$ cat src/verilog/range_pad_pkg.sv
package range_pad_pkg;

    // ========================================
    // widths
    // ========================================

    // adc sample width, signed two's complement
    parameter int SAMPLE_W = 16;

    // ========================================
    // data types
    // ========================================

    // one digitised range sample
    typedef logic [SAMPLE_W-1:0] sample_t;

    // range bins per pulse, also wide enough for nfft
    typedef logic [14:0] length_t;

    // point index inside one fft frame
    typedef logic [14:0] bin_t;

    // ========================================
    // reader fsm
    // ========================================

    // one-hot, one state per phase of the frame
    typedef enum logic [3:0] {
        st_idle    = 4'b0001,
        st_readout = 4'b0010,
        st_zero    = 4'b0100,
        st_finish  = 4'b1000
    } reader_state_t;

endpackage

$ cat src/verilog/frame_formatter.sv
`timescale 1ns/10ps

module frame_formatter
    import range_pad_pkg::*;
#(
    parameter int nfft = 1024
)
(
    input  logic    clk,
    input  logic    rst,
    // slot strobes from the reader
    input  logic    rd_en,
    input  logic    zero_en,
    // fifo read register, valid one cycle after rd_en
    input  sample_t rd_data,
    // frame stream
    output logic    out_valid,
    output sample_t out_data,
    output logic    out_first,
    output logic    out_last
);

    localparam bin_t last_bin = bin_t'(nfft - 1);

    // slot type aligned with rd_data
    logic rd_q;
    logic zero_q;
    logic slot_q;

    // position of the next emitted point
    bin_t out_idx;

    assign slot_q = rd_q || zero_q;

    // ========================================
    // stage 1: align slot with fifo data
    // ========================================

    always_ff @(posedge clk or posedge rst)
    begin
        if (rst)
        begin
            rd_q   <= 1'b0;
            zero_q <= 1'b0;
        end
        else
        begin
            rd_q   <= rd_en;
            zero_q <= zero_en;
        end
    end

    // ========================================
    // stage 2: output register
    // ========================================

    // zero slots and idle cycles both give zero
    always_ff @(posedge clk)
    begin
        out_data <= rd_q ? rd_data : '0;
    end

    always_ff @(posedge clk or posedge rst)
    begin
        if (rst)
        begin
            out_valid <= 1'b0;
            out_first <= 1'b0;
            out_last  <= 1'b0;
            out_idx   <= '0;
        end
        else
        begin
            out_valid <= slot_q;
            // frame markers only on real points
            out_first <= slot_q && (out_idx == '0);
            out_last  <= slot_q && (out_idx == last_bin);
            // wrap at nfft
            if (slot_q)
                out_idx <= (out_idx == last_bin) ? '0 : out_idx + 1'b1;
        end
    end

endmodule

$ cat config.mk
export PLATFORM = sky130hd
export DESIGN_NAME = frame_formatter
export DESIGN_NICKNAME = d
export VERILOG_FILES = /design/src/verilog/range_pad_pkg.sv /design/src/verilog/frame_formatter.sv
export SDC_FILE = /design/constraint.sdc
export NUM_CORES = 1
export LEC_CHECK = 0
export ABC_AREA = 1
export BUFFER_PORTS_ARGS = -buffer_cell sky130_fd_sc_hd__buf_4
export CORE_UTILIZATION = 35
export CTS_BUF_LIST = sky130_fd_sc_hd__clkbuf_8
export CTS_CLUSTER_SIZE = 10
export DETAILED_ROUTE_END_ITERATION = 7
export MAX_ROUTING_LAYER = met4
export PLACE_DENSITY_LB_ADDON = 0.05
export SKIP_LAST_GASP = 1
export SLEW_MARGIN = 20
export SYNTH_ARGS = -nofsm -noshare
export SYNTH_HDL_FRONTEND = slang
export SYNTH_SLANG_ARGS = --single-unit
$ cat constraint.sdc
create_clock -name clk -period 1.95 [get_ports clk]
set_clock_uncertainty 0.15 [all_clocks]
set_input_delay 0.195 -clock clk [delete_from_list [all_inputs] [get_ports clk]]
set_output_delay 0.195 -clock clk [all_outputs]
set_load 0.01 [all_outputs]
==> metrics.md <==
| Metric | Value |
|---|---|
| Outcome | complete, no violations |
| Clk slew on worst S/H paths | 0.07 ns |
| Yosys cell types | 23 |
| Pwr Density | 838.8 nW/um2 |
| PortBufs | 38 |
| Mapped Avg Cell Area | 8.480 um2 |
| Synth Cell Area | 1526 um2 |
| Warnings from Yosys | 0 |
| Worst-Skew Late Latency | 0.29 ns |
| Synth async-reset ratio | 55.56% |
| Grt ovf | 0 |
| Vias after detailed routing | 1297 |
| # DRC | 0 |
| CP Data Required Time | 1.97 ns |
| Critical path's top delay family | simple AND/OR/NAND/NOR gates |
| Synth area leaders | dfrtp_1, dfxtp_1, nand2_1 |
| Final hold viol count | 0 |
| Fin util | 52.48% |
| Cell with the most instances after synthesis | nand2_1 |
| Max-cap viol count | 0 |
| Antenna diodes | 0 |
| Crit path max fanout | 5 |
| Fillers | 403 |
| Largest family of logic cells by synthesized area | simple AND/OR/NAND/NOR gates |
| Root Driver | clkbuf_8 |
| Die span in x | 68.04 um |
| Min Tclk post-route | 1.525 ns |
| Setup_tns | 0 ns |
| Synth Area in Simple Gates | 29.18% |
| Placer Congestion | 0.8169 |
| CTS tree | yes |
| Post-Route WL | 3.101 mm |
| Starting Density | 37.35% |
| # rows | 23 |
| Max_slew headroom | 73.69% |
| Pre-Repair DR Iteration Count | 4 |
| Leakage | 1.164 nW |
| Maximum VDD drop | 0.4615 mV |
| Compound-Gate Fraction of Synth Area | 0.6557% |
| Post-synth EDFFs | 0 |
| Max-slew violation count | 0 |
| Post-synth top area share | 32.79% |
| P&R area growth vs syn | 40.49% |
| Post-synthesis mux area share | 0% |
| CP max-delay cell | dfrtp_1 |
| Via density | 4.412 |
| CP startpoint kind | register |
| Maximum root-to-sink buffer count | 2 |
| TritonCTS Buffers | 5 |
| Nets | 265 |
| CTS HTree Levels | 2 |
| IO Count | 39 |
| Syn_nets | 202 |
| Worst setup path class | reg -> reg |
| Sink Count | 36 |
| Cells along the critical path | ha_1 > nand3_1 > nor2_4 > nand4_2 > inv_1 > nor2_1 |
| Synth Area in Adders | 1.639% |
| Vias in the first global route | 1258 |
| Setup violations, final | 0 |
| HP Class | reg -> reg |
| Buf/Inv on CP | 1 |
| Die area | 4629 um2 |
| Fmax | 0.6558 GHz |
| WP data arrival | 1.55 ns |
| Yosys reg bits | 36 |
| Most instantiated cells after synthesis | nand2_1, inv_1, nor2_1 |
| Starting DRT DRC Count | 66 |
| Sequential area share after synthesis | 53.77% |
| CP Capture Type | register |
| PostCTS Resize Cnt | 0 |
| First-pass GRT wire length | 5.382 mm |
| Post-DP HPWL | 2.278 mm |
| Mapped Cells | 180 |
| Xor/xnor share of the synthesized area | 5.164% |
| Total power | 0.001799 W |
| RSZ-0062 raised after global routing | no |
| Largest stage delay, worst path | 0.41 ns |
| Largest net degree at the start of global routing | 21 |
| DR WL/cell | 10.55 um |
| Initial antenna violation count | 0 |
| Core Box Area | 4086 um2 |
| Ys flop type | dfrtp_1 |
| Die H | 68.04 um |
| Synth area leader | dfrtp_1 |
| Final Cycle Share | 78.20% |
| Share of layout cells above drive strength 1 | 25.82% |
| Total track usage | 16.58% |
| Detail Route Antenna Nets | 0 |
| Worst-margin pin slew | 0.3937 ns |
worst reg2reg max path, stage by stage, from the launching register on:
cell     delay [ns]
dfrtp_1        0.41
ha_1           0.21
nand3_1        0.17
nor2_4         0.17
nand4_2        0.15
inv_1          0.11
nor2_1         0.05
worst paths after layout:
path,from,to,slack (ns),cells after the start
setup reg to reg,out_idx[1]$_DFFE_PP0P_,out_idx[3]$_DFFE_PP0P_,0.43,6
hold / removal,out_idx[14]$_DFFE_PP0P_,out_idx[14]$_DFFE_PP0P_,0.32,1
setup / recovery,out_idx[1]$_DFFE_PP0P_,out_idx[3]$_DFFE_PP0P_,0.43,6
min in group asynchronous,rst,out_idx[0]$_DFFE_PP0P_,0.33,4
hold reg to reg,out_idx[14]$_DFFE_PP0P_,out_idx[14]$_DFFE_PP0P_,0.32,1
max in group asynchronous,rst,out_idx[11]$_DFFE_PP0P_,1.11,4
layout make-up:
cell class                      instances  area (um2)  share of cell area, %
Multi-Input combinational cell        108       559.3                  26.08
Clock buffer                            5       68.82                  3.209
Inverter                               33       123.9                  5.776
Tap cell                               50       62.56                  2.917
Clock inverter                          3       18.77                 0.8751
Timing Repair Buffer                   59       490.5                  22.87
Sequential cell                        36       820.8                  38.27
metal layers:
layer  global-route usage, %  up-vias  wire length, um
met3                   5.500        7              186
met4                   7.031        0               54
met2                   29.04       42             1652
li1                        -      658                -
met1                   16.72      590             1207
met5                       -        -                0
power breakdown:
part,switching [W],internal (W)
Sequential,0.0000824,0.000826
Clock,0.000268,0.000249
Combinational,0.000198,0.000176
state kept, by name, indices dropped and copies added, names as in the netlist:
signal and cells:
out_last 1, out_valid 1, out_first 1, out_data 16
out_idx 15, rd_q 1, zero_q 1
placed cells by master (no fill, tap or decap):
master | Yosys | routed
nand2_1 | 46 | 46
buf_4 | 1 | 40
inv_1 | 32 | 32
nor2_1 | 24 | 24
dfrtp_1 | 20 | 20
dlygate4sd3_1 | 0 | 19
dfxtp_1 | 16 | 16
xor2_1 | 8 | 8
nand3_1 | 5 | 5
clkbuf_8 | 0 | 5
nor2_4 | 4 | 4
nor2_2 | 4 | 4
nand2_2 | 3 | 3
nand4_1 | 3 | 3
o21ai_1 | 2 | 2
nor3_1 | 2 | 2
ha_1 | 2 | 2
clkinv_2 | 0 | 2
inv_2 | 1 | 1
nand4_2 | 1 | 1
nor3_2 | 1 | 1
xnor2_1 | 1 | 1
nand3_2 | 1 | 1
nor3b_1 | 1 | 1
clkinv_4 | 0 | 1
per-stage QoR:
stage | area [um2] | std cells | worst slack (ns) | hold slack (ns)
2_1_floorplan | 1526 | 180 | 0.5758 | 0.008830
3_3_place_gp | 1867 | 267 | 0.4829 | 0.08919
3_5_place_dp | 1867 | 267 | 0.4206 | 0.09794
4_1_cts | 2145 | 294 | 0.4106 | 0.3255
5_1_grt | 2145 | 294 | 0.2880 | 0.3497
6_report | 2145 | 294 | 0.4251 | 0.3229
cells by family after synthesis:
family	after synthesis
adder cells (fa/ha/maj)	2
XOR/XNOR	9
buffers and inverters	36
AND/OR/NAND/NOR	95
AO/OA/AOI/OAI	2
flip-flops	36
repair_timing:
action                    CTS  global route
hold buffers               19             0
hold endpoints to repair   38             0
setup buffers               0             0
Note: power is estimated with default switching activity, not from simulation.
------------------------------
Please copy, exactly as written, every line in the listing above from the line with "Area | 4086 um2 |" up to and including the line with "path,from,to,slack (ns),cells after the start".

| Core Box Area | 4086 um2 |
| Ys flop type | dfrtp_1 |
| Die H | 68.04 um |
| Synth area leader | dfrtp_1 |
| Final Cycle Share | 78.20% |
| Share of layout cells above drive strength 1 | 25.82% |
| Total track usage | 16.58% |
| Detail Route Antenna Nets | 0 |
| Worst-margin pin slew | 0.3937 ns |
worst reg2reg max path, stage by stage, from the launching register on:
cell     delay [ns]
dfrtp_1        0.41
ha_1           0.21
nand3_1        0.17
nor2_4         0.17
nand4_2        0.15
inv_1          0.11
nor2_1         0.05
worst paths after layout:
path,from,to,slack (ns),cells after the start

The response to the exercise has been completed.